REQUIREMENT: Each line of the records that includes "majority" should be found and copied.

GIVEN DATA:

[src/rtl/wdog_pkg.sv]
package wdog_pkg;
  localparam int DATA_W = 32;
  localparam int ADDR_W = 3;

  localparam logic [ADDR_W-1:0] A_REV   = 3'd0;
  localparam logic [ADDR_W-1:0] A_CTRL  = 3'd1;
  localparam logic [ADDR_W-1:0] A_COUNT = 3'd2;
  localparam logic [ADDR_W-1:0] A_LOAD  = 3'd3;
  localparam logic [ADDR_W-1:0] A_TRIG  = 3'd4;
  localparam logic [ADDR_W-1:0] A_ARM   = 3'd5;
  localparam logic [ADDR_W-1:0] A_PEND  = 3'd6;

  localparam logic [DATA_W-1:0] KEY_ARM_A = 32'h0000_BBBB;
  localparam logic [DATA_W-1:0] KEY_ARM_B = 32'h0000_4444;
  localparam logic [DATA_W-1:0] KEY_DIS_A = 32'h0000_AAAA;
  localparam logic [DATA_W-1:0] KEY_DIS_B = 32'h0000_5555;

  localparam int NSLOT   = 4;
  localparam int SL_CTRL = 0;
  localparam int SL_LOAD = 1;
  localparam int SL_TRIG = 2;
  localparam int SL_ARM  = 3;

  localparam int CTRL_LSB = 2;

  typedef enum logic [1:0] {KS_IDLE, KS_ARM_HALF, KS_DIS_HALF} key_state_e;

  function automatic logic [ADDR_W-1:0] slot_addr(input int s);
    case (s)
      SL_CTRL: return A_CTRL;
      SL_LOAD: return A_LOAD;
      SL_TRIG: return A_TRIG;
      default: return A_ARM;
    endcase
  endfunction

  function automatic int pend_bit(input int s);
    case (s)
      SL_CTRL: return 0;
      SL_LOAD: return 2;
      SL_TRIG: return 3;
      default: return 4;
    endcase
  endfunction
endpackage

[src/rtl/wdog_posted.sv]
module wdog_posted #(
  parameter int DW         = 32,
  parameter int PEND_TICKS = 2
) (
  input  logic          clk,
  input  logic          rst_n,
  input  logic          tick_i,
  input  logic          wr_i,
  input  logic [DW-1:0] wdata_i,
  output logic          busy_o,
  output logic          commit_o,
  output logic [DW-1:0] data_o
);
  localparam int CW = (PEND_TICKS > 1) ? $clog2(PEND_TICKS) : 1;
  localparam logic [CW-1:0] LAST = CW'(PEND_TICKS - 1);

  logic [CW-1:0] cnt_q;
  logic          busy_q;
  logic [DW-1:0] data_q;

  always_ff @(posedge clk) begin
    if (!rst_n) begin
      busy_q <= 1'b0;
      cnt_q  <= '0;
      data_q <= '0;
    end else if (!busy_q && wr_i) begin
      busy_q <= 1'b1;
      cnt_q  <= '0;
      data_q <= wdata_i;
    end else if (busy_q && tick_i) begin
      if (cnt_q == LAST) busy_q <= 1'b0;
      else               cnt_q  <= cnt_q + CW'(1);
    end
  end

  assign busy_o   = busy_q;
  assign commit_o = busy_q && tick_i && (cnt_q == LAST);
  assign data_o   = data_q;

  AST_PEND_SET_BY_WRITE: assert property (@(posedge clk) disable iff (!rst_n)
    $rose(busy_o) |-> $past(wr_i));
  AST_PEND_CLEAR_ON_TICK: assert property (@(posedge clk) disable iff (!rst_n)
    $fell(busy_o) |-> $past(tick_i));
  AST_BUSY_DROPS_WRITE: assert property (@(posedge clk) disable iff (!rst_n)
    busy_o |=> $stable(data_o));
endmodule

[src/rtl/wdog_keyseq.sv]
module wdog_keyseq
  import wdog_pkg::*;
(
  input  logic              clk,
  input  logic              rst_n,
  input  logic              commit_i,
  input  logic [DATA_W-1:0] val_i,
  output logic              armed_o
);
  key_state_e st_q;
  logic       armed_q;

  always_ff @(posedge clk) begin
    if (!rst_n) begin
      st_q    <= KS_IDLE;
      armed_q <= 1'b0;
    end else if (commit_i) begin
      if (st_q == KS_ARM_HALF && val_i == KEY_ARM_B) begin
        armed_q <= 1'b1;
        st_q    <= KS_IDLE;
      end else if (st_q == KS_DIS_HALF && val_i == KEY_DIS_B) begin
        armed_q <= 1'b0;
        st_q    <= KS_IDLE;
      end else if (val_i == KEY_ARM_A) begin
        st_q <= KS_ARM_HALF;
      end else if (val_i == KEY_DIS_A) begin
        st_q <= KS_DIS_HALF;
      end else begin
        st_q <= KS_IDLE;
      end
    end
  end

  assign armed_o = armed_q;

  AST_ARM_NEEDS_KEY: assert property (@(posedge clk) disable iff (!rst_n)
    $rose(armed_o) |-> $past(commit_i && val_i == KEY_ARM_B));
  AST_DISARM_NEEDS_KEY: assert property (@(posedge clk) disable iff (!rst_n)
    $fell(armed_o) |-> $past(commit_i && val_i == KEY_DIS_B));
  AST_ARM_STABLE_IDLE: assert property (@(posedge clk) disable iff (!rst_n)
    !commit_i |=> $stable(armed_o));
endmodule

[src/rtl/wdog_prescale.sv]
module wdog_prescale #(
  parameter int PTV_W = 3
) (
  input  logic             clk,
  input  logic             rst_n,
  input  logic             tick_i,
  input  logic             en_i,
  input  logic [PTV_W-1:0] ptv_i,
  input  logic             clr_i,
  output logic             step_o
);
  localparam int DIV_W = (1 << PTV_W) - 1;

  logic [DIV_W-1:0] div_q;
  logic [DIV_W-1:0] mask;
  logic             wrap;

  assign mask   = {DIV_W{1'b1}} >> (DIV_W - int'(ptv_i));
  assign wrap   = (div_q == mask);
  assign step_o = tick_i && (!en_i || wrap);

  always_ff @(posedge clk) begin
    if (!rst_n || clr_i) div_q <= '0;
    else if (tick_i && en_i) div_q <= wrap ? '0 : div_q + DIV_W'(1);
  end

  AST_DIV_IN_RANGE: assert property (@(posedge clk) disable iff (!rst_n)
    en_i && !clr_i |=> (div_q <= $past(mask)) || $changed(ptv_i));
endmodule

[src/rtl/wdog_counter.sv]
module wdog_counter #(
  parameter int CNT_W = 32
) (
  input  logic             clk,
  input  logic             rst_n,
  input  logic             step_i,
  input  logic             reload_i,
  input  logic [CNT_W-1:0] load_i,
  output logic [CNT_W-1:0] count_o,
  output logic             ovf_o
);
  logic [CNT_W-1:0] count_q;

  assign ovf_o = step_i && !reload_i && (&count_q);

  always_ff @(posedge clk) begin
    if (!rst_n)               count_q <= '0;
    else if (reload_i || ovf_o) count_q <= load_i;
    else if (step_i)          count_q <= count_q + CNT_W'(1);
  end

  assign count_o = count_q;

  AST_COUNT_MOVES_LEGALLY: assert property (@(posedge clk) disable iff (!rst_n)
    !$stable(count_o) |-> (count_o == $past(count_o) + CNT_W'(1)) ||
                          (count_o == $past(load_i)));
endmodule

[src/rtl/wdog_timer.sv]
module wdog_timer
  import wdog_pkg::*;
#(
  parameter int         CNT_W      = 32,
  parameter int         PEND_TICKS = 2,
  parameter int         PTV_W      = 3,
  parameter logic [7:0] REV_ID     = 8'h21
) (
  input  logic              clk,
  input  logic              rst_n,
  input  logic              tick_i,
  input  logic              wr_en_i,
  input  logic              rd_en_i,
  input  logic [ADDR_W-1:0] addr_i,
  input  logic [DATA_W-1:0] wdata_i,
  output logic [DATA_W-1:0] rdata_o,
  output logic              wdt_rst_o
);
  localparam int CTRL_W = PTV_W + 1;

  function automatic int slot_w(input int s);
    case (s)
      SL_CTRL: return CTRL_W;
      SL_LOAD: return CNT_W;
      default: return DATA_W;
    endcase
  endfunction

  function automatic int slot_lsb(input int s);
    return (s == SL_CTRL) ? CTRL_LSB : 0;
  endfunction

  logic [NSLOT-1:0]  slot_wr, slot_busy, slot_commit;
  logic [DATA_W-1:0] slot_data [NSLOT];

  generate
    for (genvar g = 0; g < NSLOT; g++) begin : g_slot
      localparam int SW  = slot_w(g);
      localparam int SL  = slot_lsb(g);
      logic [SW-1:0] shadow;
      assign slot_wr[g] = wr_en_i && (addr_i == slot_addr(g));
      wdog_posted #(.DW(SW), .PEND_TICKS(PEND_TICKS)) u_post (
        .clk      (clk),
        .rst_n    (rst_n),
        .tick_i   (tick_i),
        .wr_i     (slot_wr[g]),
        .wdata_i  (wdata_i[SL +: SW]),
        .busy_o   (slot_busy[g]),
        .commit_o (slot_commit[g]),
        .data_o   (shadow)
      );
      assign slot_data[g] = DATA_W'(shadow);
    end
  endgenerate

  logic [CTRL_W-1:0] ctrl_q;
  logic [CNT_W-1:0]  load_q;
  logic [DATA_W-1:0] last_trig_q;
  logic              trig_fire;

  assign trig_fire = slot_commit[SL_TRIG] && (slot_data[SL_TRIG] != last_trig_q);

  always_ff @(posedge clk) begin
    if (!rst_n) begin
      ctrl_q      <= '0;
      load_q      <= '0;
      last_trig_q <= '0;
    end else begin
      if (slot_commit[SL_CTRL]) ctrl_q      <= slot_data[SL_CTRL][CTRL_W-1:0];
      if (slot_commit[SL_LOAD]) load_q      <= slot_data[SL_LOAD][CNT_W-1:0];
      if (slot_commit[SL_TRIG]) last_trig_q <= slot_data[SL_TRIG];
    end
  end

  logic armed;
  wdog_keyseq u_keys (
    .clk      (clk),
    .rst_n    (rst_n),
    .commit_i (slot_commit[SL_ARM]),
    .val_i    (slot_data[SL_ARM]),
    .armed_o  (armed)
  );

  logic step;
  wdog_prescale #(.PTV_W(PTV_W)) u_pre (
    .clk    (clk),
    .rst_n  (rst_n),
    .tick_i (tick_i),
    .en_i   (ctrl_q[PTV_W]),
    .ptv_i  (ctrl_q[PTV_W-1:0]),
    .clr_i  (slot_commit[SL_CTRL]),
    .step_o (step)
  );

  logic [CNT_W-1:0] count;
  logic             ovf;
  wdog_counter #(.CNT_W(CNT_W)) u_cnt (
    .clk      (clk),
    .rst_n    (rst_n),
    .step_i   (step),
    .reload_i (trig_fire),
    .load_i   (load_q),
    .count_o  (count),
    .ovf_o    (ovf)
  );

  logic rst_q;
  always_ff @(posedge clk) begin
    if (!rst_n) rst_q <= 1'b0;
    else        rst_q <= armed && ovf;
  end
  assign wdt_rst_o = rst_q;

  logic [DATA_W-1:0] pend_vec, rd_val, rdata_q;

  always_comb begin
    pend_vec = '0;
    for (int i = 0; i < NSLOT; i++) pend_vec[pend_bit(i)] = slot_busy[i];
  end

  always_comb begin
    case (addr_i)
      A_REV:   rd_val = DATA_W'(REV_ID);
      A_CTRL:  rd_val = DATA_W'(ctrl_q) << CTRL_LSB;
      A_COUNT: rd_val = DATA_W'(count);
      A_LOAD:  rd_val = DATA_W'(load_q);
      A_TRIG:  rd_val = last_trig_q;
      A_ARM:   rd_val = DATA_W'(armed);
      A_PEND:  rd_val = pend_vec;
      default: rd_val = '0;
    endcase
  end

  always_ff @(posedge clk) begin
    if (!rst_n)       rdata_q <= '0;
    else if (rd_en_i) rdata_q <= rd_val;
  end
  assign rdata_o = rdata_q;

  AST_RST_NEEDS_ARM: assert property (@(posedge clk) disable iff (!rst_n)
    wdt_rst_o |-> $past(armed));
  AST_RELOAD_NEEDS_NEW_TRIG: assert property (@(posedge clk) disable iff (!rst_n)
    slot_commit[SL_TRIG] && (slot_data[SL_TRIG] == last_trig_q) && !ovf && step
      |=> count == $past(count) + CNT_W'(1));
endmodule

[config.mk]
export PLATFORM = sky130hd
export DESIGN_NAME = wdog_timer
export DESIGN_NICKNAME = d
export VERILOG_FILES = /design/src/rtl/wdog_pkg.sv /design/src/rtl/wdog_posted.sv /design/src/rtl/wdog_keyseq.sv /design/src/rtl/wdog_prescale.sv /design/src/rtl/wdog_counter.sv /design/src/rtl/wdog_timer.sv
export SDC_FILE = /design/constraint.sdc
export NUM_CORES = 1
export LEC_CHECK = 0
export BUFFER_PORTS_ARGS = -buffer_cell sky130_fd_sc_hd__buf_2
export CORE_ASPECT_RATIO = 1.2
export CORE_UTILIZATION = 55
export CTS_BUF_LIST = sky130_fd_sc_hd__clkbuf_8
export DETAILED_ROUTE_END_ITERATION = 12
export GPL_ROUTABILITY_DRIVEN = 0
export PLACE_DENSITY = 0.78
export SETUP_SLACK_MARGIN = 0.15
export SLEW_MARGIN = 20
export SYNTH_ARGS = -nofsm -noshare
export SYNTH_HDL_FRONTEND = slang
export SYNTH_SLANG_ARGS = --single-unit
[constraint.sdc]
create_clock -name clk -period 3.7 [get_ports clk]
set_input_delay 0.555 -clock clk [delete_from_list [all_inputs] [get_ports clk]]
set_output_delay 0.555 -clock clk [all_outputs]
set_load 0.02 [all_outputs]
==> flow_summary_export.csv <==
group,metric,value,unit
detailed_routing,drt_iter0_markers,1065,
power_and_ir_drop,power.clock.fraction,43.5,%
cts,cts.root.buffer_cell,"sky130_fd_sc_hd__clkbuf_8",
layout,layout_stage_area_growth_over_the_synthesis_result,10.9,%
power_and_ir_drop,switching_part_of_the_total,24.1,%
cts,clock_tree_from_tritoncts,"done",
yosys,synth_enable_flop_cells,0,
placement,post-dp-hpwl,21600,um
floorplan,chipHeight,162,um
layout,drive_gt1_share,11.7,%
layout,mostFrequentLayoutCell,"sky130_fd_sc_hd__nand2_1",
detailed_routing,detail-route-antenna-nets,0,
critical_path,end_kind,"register",
floorplan,row_count,58,
timing,setup_repair_after_global_routing_missed_its_margin,"no",
detailed_routing,via_count,10600,
yosys,yosys.cell_types.count,68,
grt,grt_antenna_before_repair,0,
critical_path,cp.arrival,3450,ps
cts,clk_path_buf_depth,3,
placement,placedInstanceArea,0.0122,mm2
detailed_routing,drt-pass1-iter-count,6,
timing,fin_setup_tns,0,ps
yosys,yosys_warnings,0,
cts,post_cts_resize_count,0,
critical_path,worst-r2r-setup-slack,700,ps
critical_path,startpoint_type,"register",
layout,final_cell_mix,"sky130_fd_sc_hd__nand2_1 (361), sky130_fd_sc_hd__dfxtp_1 (251), sky130_fd_sc_hd__a21boi_0 (162)",
grt,grt_start_max_net_pins,144,
timing,tightest_slew,992,ps
yosys,ys_ff_latch,251,
layout,num-fill-cells,1860,
detailed_routing,drt-wirelength-per-cell,17.8,um
cts,cts.hold.buffers_added,0,
flow_run,max_cap_violations,0,
timing,max_freq,333,MHz
timing,timing.final.setup_violations,0,
layout,final_design_area_no_fill,0.0130,mm2
timing,post-route-period-util,81.1,%
critical_path,critical_path_required,4150,ps
yosys,ys_async_sr_fraction,0,%
cts,htree_num_levels,2,
yosys,ys.flop_type,"sky130_fd_sc_hd__dfxtp_1",
cts,cts_post_setup_buffers_inserted,0,
timing,timing_max_transition_violations_final,0,
power_and_ir_drop,sequential_power_share,51.1,%
cts,clk_transition_reported_paths,60,ps
cts,cts_inserted_buffers,40,
layout,n_antenna_cell,0,
timing,final-hold-violation-count,0,
power_and_ir_drop,power.switching,1300,uW
layout,final_stage_net_count,1529,
floorplan,fp.dieArea,0.0219,mm2
power_and_ir_drop,internal_power,4100,uW
floorplan,design.portCount,73,
outcome,run_status,"finished clean",
floorplan,die_w,135,um
floorplan,initial_utilization,56.0,%
grt,wire_length_of_the_first_global_routing_pass,52000,um
yosys,synth_fp_nets,1502,
critical_path,worst-setup-path-type,"reg -> reg",
power_and_ir_drop,p_leak,0.00453,uW
timing,timing.clock.skew,15.2,ps
placement,portBuffers,72,
yosys,syn_inst,1460,
detailed_routing,finalWirelength,31800,um
min_path,hold_path_class,"in -> reg",
grt,globalRouteOverflowTotal,0,
critical_path,critical_path.max_fanout,22,
detailed_routing,drt_drc_violations_left,0,
yosys,yosysSeqAreaShare,43.0,%
timing,relSlewSlack,33.8,%
cts,clock_latency,540,ps
grt,via_count_of_the_first_global_routing_pass,9999,
detailed_routing,detail_route.vias_per_cell,5.97,
grt,globalRouteTotalUtil,29.7,%
yosys,syn-mean-instance-area,8.01,um2
power_and_ir_drop,power_frac_comb,5.4,%
power_and_ir_drop,pwr_density_cell,416,mW/mm2
floorplan,fp.coreArea,0.0209,mm2
cts,clock_sinks,251,
timing,period_minus_slack,3000,ps
power_and_ir_drop,irDropWorstVdd,0.300,mV
yosys,synth.cell_area,0.0117,mm2
[metal layers]
metal / routed length [um] / vias to the layer above / GRT usage (%)
met3: 2100 / 76 / 4.62
li1: - / 5125 / -
met2: 14900 / 416 / 47.5
met1: 13800 / 5025 / 39.9
met4: 1040 / 0 / 12.0
met5: 0 / - / 0
[Yosys cell counts (3+ instances only)]
cell type / n / area, um2
sky130_fd_sc_hd__mux2i_1: 13 / 130
sky130_fd_sc_hd__and3_1: 10 / 62.6
sky130_fd_sc_hd__or2_2: 3 / 18.8
sky130_fd_sc_hd__a21oi_1: 42 / 210
sky130_fd_sc_hd__o2111ai_1: 3 / 26.3
sky130_fd_sc_hd__nand4_1: 58 / 363
sky130_fd_sc_hd__xor2_1: 3 / 26.3
sky130_fd_sc_hd__nand3_1: 61 / 305
sky130_fd_sc_hd__a221oi_1: 4 / 35.0
sky130_fd_sc_hd__nor2b_1: 17 / 106
sky130_fd_sc_hd__nor4b_1: 4 / 35.0
sky130_fd_sc_hd__nor4_1: 15 / 93.8
sky130_fd_sc_hd__a22oi_1: 30 / 225
sky130_fd_sc_hd__o21a_1: 4 / 30.0
sky130_fd_sc_hd__nand2_1: 361 / 1360
sky130_fd_sc_hd__buf_1: 9 / 33.8
sky130_fd_sc_hd__o21ai_0: 16 / 80.1
sky130_fd_sc_hd__xnor2_1: 36 / 315
sky130_fd_sc_hd__a21boi_0: 162 / 1220
sky130_fd_sc_hd__nand2b_1: 4 / 25.0
sky130_fd_sc_hd__clkbuf_1: 93 / 349
sky130_fd_sc_hd__o211ai_1: 5 / 37.5
sky130_fd_sc_hd__nand4b_1: 3 / 26.3
sky130_fd_sc_hd__o221ai_2: 3 / 45.0
sky130_fd_sc_hd__nor3_1: 16 / 80.1
sky130_fd_sc_hd__nor2_1: 54 / 203
sky130_fd_sc_hd__mux2_2: 3 / 33.8
sky130_fd_sc_hd__nor3b_1: 16 / 120
sky130_fd_sc_hd__inv_1: 39 / 146
sky130_fd_sc_hd__o22ai_1: 28 / 175
sky130_fd_sc_hd__o221ai_1: 5 / 43.8
sky130_fd_sc_hd__and2_1: 31 / 194
sky130_fd_sc_hd__dfxtp_1: 251 / 5020
sky130_fd_sc_hd__o211a_1: 5 / 50.1
sky130_fd_sc_hd__buf_2: 7 / 35.0
sky130_fd_sc_hd__or3_1: 5 / 31.3
[worst max-delay path, stage by stage (launching register included)]
cell                      delay [ps]
sky130_fd_sc_hd__dfxtp_1         470
sky130_fd_sc_hd__nand4_2         200
sky130_fd_sc_hd__or4_4           590
sky130_fd_sc_hd__or4_4           560
sky130_fd_sc_hd__nor2_4          170
sky130_fd_sc_hd__a31oi_4         300
sky130_fd_sc_hd__buf_16          280
sky130_fd_sc_hd__and3_1          180
sky130_fd_sc_hd__nor3_1          150
[flip-flops by register name, indices dropped and copies added (netlist names), 4 cells and up]
name	flops
last_trig_q	32
ctrl_q	4
u_cnt.count_o	32
rdata_o	32
load_q	32
u_pre.div_q	7
g_slot.u_post.data_o	100
g_slot.u_post.cnt_q	4
g_slot.u_post.busy_o	4
[power by group through the flow]
stage                     clock [uW]  sequential (uW)  combinational (uW)
after detailed placement           0             2820                 284
after floorplan                    0             2810                 184
final                           2350             2760                 290
after global placement             0             2820                 282
after global routing            2510             2760                 315
after CTS                       2380             2760                 287
[path summary, 6_finish.rpt]
kind / startpoint / to / cells after the start
worst max-delay path: u_cnt.count_o[7] / u_cnt.count_o[9] / 8
worst min-delay path: wdata_i[12] / g_slot[3].u_post.data_o[12] / 3
worst max register to register: u_cnt.count_o[7] / u_cnt.count_o[9] / 8
worst min register to register: u_keys.st_q[1] / u_keys.armed_o / 1
[kinds of logic (layout without fill, tap and decap cells)]
logic type	Yosys count	in the layout	synth area share (%)
xor gates and xnor gates	39	39	2.92
AOI/OAI and AO/OA	329	329	20.4
DFF	251	251	43.0
adders and majority gates	3	3	0.300
buffers and inverters	151	204	5.11
muxes	16	16	1.40
and+or+nand+nor	671	671	26.9
[cell type report]
type                            instances  area, um2  area share (%)
Multi-Input combinational cell       1058       6100            47.0
Clock inverter                         19        118           0.907
Tap cell                              270        338            2.60
Timing Repair Buffer                   97        574            4.43
Inverter                               39        146            1.13
Clock buffer                           49        674            5.20
Sequential cell                       251       5020            38.7
[stage by stage]
stage	power, uW	std cells	hold slack (ps)	worst slack, ps	utilization (%)
2_1_floorplan	3000	1460	405	1180	-
3_3_place_gp	3100	1714	421	716	58.1
3_5_place_dp	3100	1714	426	658	58.1
4_1_cts	5420	1782	272	635	61.9
5_1_grt	5580	1783	276	542	62.1
6_report	5400	1783	292	698	62.1
Power figures use the tool's default switching activity.
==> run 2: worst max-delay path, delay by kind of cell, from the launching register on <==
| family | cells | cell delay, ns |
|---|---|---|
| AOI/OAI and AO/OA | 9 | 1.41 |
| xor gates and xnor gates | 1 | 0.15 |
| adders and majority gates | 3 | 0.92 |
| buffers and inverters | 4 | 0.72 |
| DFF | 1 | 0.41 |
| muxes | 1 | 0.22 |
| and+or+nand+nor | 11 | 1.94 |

EXPECTED ANSWER:
adders and majority gates	3	3	0.300
| adders and majority gates | 3 | 0.92 |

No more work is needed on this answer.